New orders for manufactured durable goods to U.S. factories increased by 3.4 percent in March, marking the fourth gain in the last five months, the Commerce Department reported on Wednesday.
The March gain in orders for durable goods and items such as computers and airplanes, expected to last for at least three years, followed an increase of 2.4 percent in February and a decline of 8.8 percent in January.
The 3.4 percent increase in March was led by an advance of 8.0 percent in demand for transportation products, which accounts for more than one quarter of total durable goods orders.
Demand for commercial aircrafts and their spare parts were up 37.6 percent in March. The big gain came after orders in this category had surged by 101.6 percent in February, reflecting a pickup in demand at Boeing Co.
Orders for autos and their spare parts rose by 3.3 percent in March, compared to an increase of 0.4 percent in February.
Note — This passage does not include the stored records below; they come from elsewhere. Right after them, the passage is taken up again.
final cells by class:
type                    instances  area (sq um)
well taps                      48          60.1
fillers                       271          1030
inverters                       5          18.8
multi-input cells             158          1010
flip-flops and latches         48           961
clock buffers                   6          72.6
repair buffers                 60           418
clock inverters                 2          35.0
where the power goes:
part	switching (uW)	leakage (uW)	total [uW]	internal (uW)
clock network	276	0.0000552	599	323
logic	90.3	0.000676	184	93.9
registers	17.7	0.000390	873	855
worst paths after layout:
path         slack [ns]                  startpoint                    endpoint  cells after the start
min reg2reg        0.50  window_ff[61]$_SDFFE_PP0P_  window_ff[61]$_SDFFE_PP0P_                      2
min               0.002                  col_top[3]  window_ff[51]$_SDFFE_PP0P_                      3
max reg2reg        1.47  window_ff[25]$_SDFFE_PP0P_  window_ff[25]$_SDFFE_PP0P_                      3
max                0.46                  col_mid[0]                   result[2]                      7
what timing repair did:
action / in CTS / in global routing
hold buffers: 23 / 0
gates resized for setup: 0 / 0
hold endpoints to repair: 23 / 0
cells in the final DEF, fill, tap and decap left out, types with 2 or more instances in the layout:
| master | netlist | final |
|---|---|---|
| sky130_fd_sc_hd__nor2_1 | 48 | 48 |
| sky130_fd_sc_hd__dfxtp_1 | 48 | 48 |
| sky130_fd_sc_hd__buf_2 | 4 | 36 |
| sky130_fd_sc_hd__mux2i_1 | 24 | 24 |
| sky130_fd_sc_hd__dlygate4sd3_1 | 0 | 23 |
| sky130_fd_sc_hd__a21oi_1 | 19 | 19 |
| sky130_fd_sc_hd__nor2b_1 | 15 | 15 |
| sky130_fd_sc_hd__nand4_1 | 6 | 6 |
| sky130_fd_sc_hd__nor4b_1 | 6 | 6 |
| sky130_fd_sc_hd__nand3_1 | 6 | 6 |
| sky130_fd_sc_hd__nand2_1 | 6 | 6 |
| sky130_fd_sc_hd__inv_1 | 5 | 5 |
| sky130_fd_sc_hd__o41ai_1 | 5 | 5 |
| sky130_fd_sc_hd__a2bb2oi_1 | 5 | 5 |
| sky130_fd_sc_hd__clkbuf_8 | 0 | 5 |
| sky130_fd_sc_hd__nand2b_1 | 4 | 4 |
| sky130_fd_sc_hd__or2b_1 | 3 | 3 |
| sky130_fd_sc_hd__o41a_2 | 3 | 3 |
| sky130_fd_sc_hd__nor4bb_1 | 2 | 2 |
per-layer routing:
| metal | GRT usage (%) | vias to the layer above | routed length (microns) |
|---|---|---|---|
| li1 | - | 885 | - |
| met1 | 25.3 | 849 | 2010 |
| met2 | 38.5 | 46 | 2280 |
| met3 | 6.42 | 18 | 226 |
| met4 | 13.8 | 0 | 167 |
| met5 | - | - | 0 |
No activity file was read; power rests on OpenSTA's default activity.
==> src/nirw_pkg.sv <==
// ----------------------------------------------------------------------------
// nirw_pkg: shared types and constants
// Item formats, status codes and window sizing for the nonce/replay block.
// ----------------------------------------------------------------------------
`default_nettype none

package nirw_pkg;

    localparam int WINDOW_BITS = 64;
    localparam int IDX_W       = $clog2(WINDOW_BITS);
    localparam int SEQ_W       = 63;
    localparam int NONCE_W     = 64;
    localparam int NONCE_BYTES = 8;
    localparam int ADDR_W      = 4;
    localparam int DATA_W      = 32;

    localparam logic OP_SEND = 1'b0;
    localparam logic OP_RECV = 1'b1;

    localparam logic [1:0] REG_IS_SERVER    = 2'd0;
    localparam logic [1:0] REG_MTU_BYTES    = 2'd1;
    localparam logic [1:0] REG_CIPHER_ADDED = 2'd2;

    typedef enum logic [2:0] {
        ST_OK        = 3'd0,
        ST_TOO_LARGE = 3'd1,
        ST_EXHAUSTED = 3'd2,
        ST_BAD_DIR   = 3'd3,
        ST_REPLAY    = 3'd4
    } t_status;

    typedef struct packed {
        logic                 opcode;
        logic [15:0]          byte_length;
        logic [NONCE_W-1:0]   received_nonce;
    } t_in_item;

    typedef struct packed {
        t_status              status;
        logic [NONCE_W-1:0]   issued_nonce;
        logic                 newest;
    } t_out_item;

    typedef struct packed {
        logic        is_server;
        logic [15:0] mtu_bytes;
        logic [7:0]  cipher_added_bytes;
    } t_cfg;

endpackage

`default_nettype wire

==> src/nirw_cfg.sv <==
// ----------------------------------------------------------------------------
// nirw_cfg: configuration registers
// APB-style register file for side, MTU and cipher overhead.
// ----------------------------------------------------------------------------
`default_nettype none

module nirw_cfg (
    input  wire logic                       i_clk,
    input  wire logic                       i_rst_n,
    input  wire logic                       psel,
    input  wire logic                       penable,
    input  wire logic                       pwrite,
    input  wire logic [nirw_pkg::ADDR_W-1:0] paddr,
    input  wire logic [nirw_pkg::DATA_W-1:0] pwdata,
    output logic      [nirw_pkg::DATA_W-1:0] prdata,
    output logic                            pready,
    output nirw_pkg::t_cfg                  o_cfg
);
    import nirw_pkg::*;

    t_cfg r_cfg;
    logic w_wr;

    assign pready = 1'b1;
    assign w_wr   = psel && penable && pwrite;
    assign o_cfg  = r_cfg;

    always_ff @(posedge i_clk) begin
        if (!i_rst_n) begin
            r_cfg.is_server          <= 1'b0;
            r_cfg.mtu_bytes          <= 16'd1400;
            r_cfg.cipher_added_bytes <= 8'd16;
        end else if (w_wr) begin
            unique case (paddr[3:2])
                REG_IS_SERVER:    r_cfg.is_server          <= pwdata[0];
                REG_MTU_BYTES:    r_cfg.mtu_bytes          <= pwdata[15:0];
                REG_CIPHER_ADDED: r_cfg.cipher_added_bytes <= pwdata[7:0];
                default: ;
            endcase
        end
    end

    always_comb begin
        unique case (paddr[3:2])
            REG_IS_SERVER:    prdata = {31'd0, r_cfg.is_server};
            REG_MTU_BYTES:    prdata = {16'd0, r_cfg.mtu_bytes};
            REG_CIPHER_ADDED: prdata = {24'd0, r_cfg.cipher_added_bytes};
            default:          prdata = '0;
        endcase
    end

endmodule

`default_nettype wire

==> src/nirw_proc.sv <==
// ----------------------------------------------------------------------------
// nirw_proc: nonce issue and replay window core
// Holds the send counter and receive window; computes one result per item.
// ----------------------------------------------------------------------------
`default_nettype none

module nirw_proc (
    input  wire logic               i_clk,
    input  wire logic               i_rst_n,
    input  wire logic               i_fire,
    input  wire nirw_pkg::t_in_item i_item,
    input  wire nirw_pkg::t_cfg     i_cfg,
    output nirw_pkg::t_out_item     o_result
);
    import nirw_pkg::*;

    logic [NONCE_W-1:0]     r_counter;
    logic [NONCE_W-1:0]     n_counter;
    logic [SEQ_W-1:0]       r_high;
    logic [SEQ_W-1:0]       n_high;
    logic [WINDOW_BITS-1:0] r_bitmap;
    logic [WINDOW_BITS-1:0] n_bitmap;

    logic [16:0]            w_send_len;
    logic [SEQ_W-1:0]       w_seq;
    logic [SEQ_W-1:0]       w_adv;
    logic [SEQ_W-1:0]       w_dist;
    logic [IDX_W-1:0]       w_adv_idx;
    logic [IDX_W-1:0]       w_dist_idx;

    assign w_send_len = {1'b0, i_item.byte_length} + 17'(NONCE_BYTES)
                      + {9'd0, i_cfg.cipher_added_bytes};
    assign w_seq      = i_item.received_nonce[SEQ_W-1:0];
    assign w_adv      = w_seq - r_high;
    assign w_dist     = r_high - w_seq;
    assign w_adv_idx  = w_adv[IDX_W-1:0];
    assign w_dist_idx = w_dist[IDX_W-1:0];

    always_comb begin
        o_result  = '0;
        n_counter = r_counter;
        n_high    = r_high;
        n_bitmap  = r_bitmap;
        if (i_item.opcode == OP_SEND) begin
            if (w_send_len > {1'b0, i_cfg.mtu_bytes}) begin
                o_result.status = ST_TOO_LARGE;
            end else if (r_counter[NONCE_W-1]) begin
                o_result.status = ST_EXHAUSTED;
            end else begin
                o_result.issued_nonce = {i_cfg.is_server, r_counter[SEQ_W-1:0]};
                n_counter             = r_counter + 64'd1;
            end
        end else begin
            if (i_item.byte_length > i_cfg.mtu_bytes) begin
                o_result.status = ST_TOO_LARGE;
            end else if (i_item.received_nonce[NONCE_W-1] == i_cfg.is_server
                         || w_seq == '0) begin
                o_result.status = ST_BAD_DIR;
            end else if (w_seq > r_high) begin
                if (w_adv >= SEQ_W'(WINDOW_BITS)) begin
                    n_bitmap = '0;
                end else begin
                    n_bitmap = r_bitmap << w_adv_idx;
                end
                n_bitmap[0]     = 1'b1;
                n_high          = w_seq;
                o_result.newest = 1'b1;
            end else if (w_dist >= SEQ_W'(WINDOW_BITS) || r_bitmap[w_dist_idx]) begin
                o_result.status = ST_REPLAY;
            end else begin
                n_bitmap[w_dist_idx] = 1'b1;
            end
        end
    end

    always_ff @(posedge i_clk) begin
        if (!i_rst_n) begin
            r_counter <= 64'd1;
            r_high    <= '0;
            r_bitmap  <= '0;
        end else if (i_fire) begin
            r_counter <= n_counter;
            r_high    <= n_high;
            r_bitmap  <= n_bitmap;
        end
    end

endmodule

`default_nettype wire

==> src/nonce_issue_and_replay_window.sv <==
// ----------------------------------------------------------------------------
// nonce_issue_and_replay_window: per-hop nonce issue and anti-replay window
// Each item passes the input register, then the result register. Throughput: one item per
// cycle while the result side is not stalled, set by the single compare/subtract/shift pass
// between them. Synchronous reset clears valid flags and window, sets the send counter to 1.
// ----------------------------------------------------------------------------
`default_nettype none

module nonce_issue_and_replay_window (
    input  wire logic                        i_clk,
    input  wire logic                        i_rst_n,
    input  wire logic                        i_in_valid,
    output logic                             o_in_stall,
    input  wire nirw_pkg::t_in_item          i_in_item,
    output logic                             o_out_valid,
    input  wire logic                        i_out_stall,
    output nirw_pkg::t_out_item              o_out_item,
    input  wire logic                        psel,
    input  wire logic                        penable,
    input  wire logic                        pwrite,
    input  wire logic [nirw_pkg::ADDR_W-1:0] paddr,
    input  wire logic [nirw_pkg::DATA_W-1:0] pwdata,
    output logic      [nirw_pkg::DATA_W-1:0] prdata,
    output logic                             pready
);
    import nirw_pkg::*;

    t_cfg      w_cfg;
    t_in_item  r_in;
    logic      r_in_valid;
    t_out_item w_result;
    t_out_item r_out;
    logic      r_out_valid;
    logic      w_fire;

    assign w_fire      = r_in_valid && (!r_out_valid || !i_out_stall);
    assign o_in_stall  = r_in_valid && !w_fire;
    assign o_out_valid = r_out_valid;
    assign o_out_item  = r_out;

    nirw_cfg u_cfg (
        .i_clk   (i_clk),
        .i_rst_n (i_rst_n),
        .psel    (psel),
        .penable (penable),
        .pwrite  (pwrite),
        .paddr   (paddr),
        .pwdata  (pwdata),
        .prdata  (prdata),
        .pready  (pready),
        .o_cfg   (w_cfg)
    );

    nirw_proc u_proc (
        .i_clk    (i_clk),
        .i_rst_n  (i_rst_n),
        .i_fire   (w_fire),
        .i_item   (r_in),
        .i_cfg    (w_cfg),
        .o_result (w_result)
    );

    always_ff @(posedge i_clk) begin
        if (!i_rst_n) begin
            r_in_valid <= 1'b0;
        end else if (!o_in_stall) begin
            r_in_valid <= i_in_valid;
        end
    end

    always_ff @(posedge i_clk) begin
        if (i_in_valid && !o_in_stall) begin
            r_in <= i_in_item;
        end
    end

    always_ff @(posedge i_clk) begin
        if (!i_rst_n) begin
            r_out_valid <= 1'b0;
        end else if (w_fire) begin
            r_out_valid <= 1'b1;
        end else if (!i_out_stall) begin
            r_out_valid <= 1'b0;
        end
    end

    always_ff @(posedge i_clk) begin
        if (w_fire) begin
            r_out <= w_result;
        end
    end

`ifndef SYNTHESIS
    a_issue_only_ok: assert property (@(posedge i_clk) disable iff (!i_rst_n)
        o_out_valid && o_out_item.status != ST_OK |-> o_out_item.issued_nonce == '0)
        else $error("nonce issued on a rejected item");

    a_newest_only_ok: assert property (@(posedge i_clk) disable iff (!i_rst_n)
        o_out_valid && o_out_item.newest |-> o_out_item.status == ST_OK)
        else $error("newest flagged on a rejected item");

    a_stall_cause: assert property (@(posedge i_clk) disable iff (!i_rst_n)
        o_in_stall |-> o_out_valid && i_out_stall)
        else $error("input stalled without a stalled result");

    a_fire_loads: assert property (@(posedge i_clk) disable iff (!i_rst_n)
        w_fire |=> o_out_valid)
        else $error("processed item did not reach the result register");
`endif

endmodule

`default_nettype wire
Excluding transportation, new orders for durable goods increased by 1.5 percent in March, rebounding from a 0.4 percent drop in this category in February.
Orders for primary metals such as steel rose by 2.5 percent in March while demand for machinery increased by 4.2 percent. However, demand for computers and electronic products was down 0.1 percent.
Demand for non-defense capital goods excluding aircraft, a closely watched guide to business investment plans, jumped 4.7 percent in March, the best showing since a 7.9 percent rise in September 2004. That was compared to a drop of 2.3 percent in February.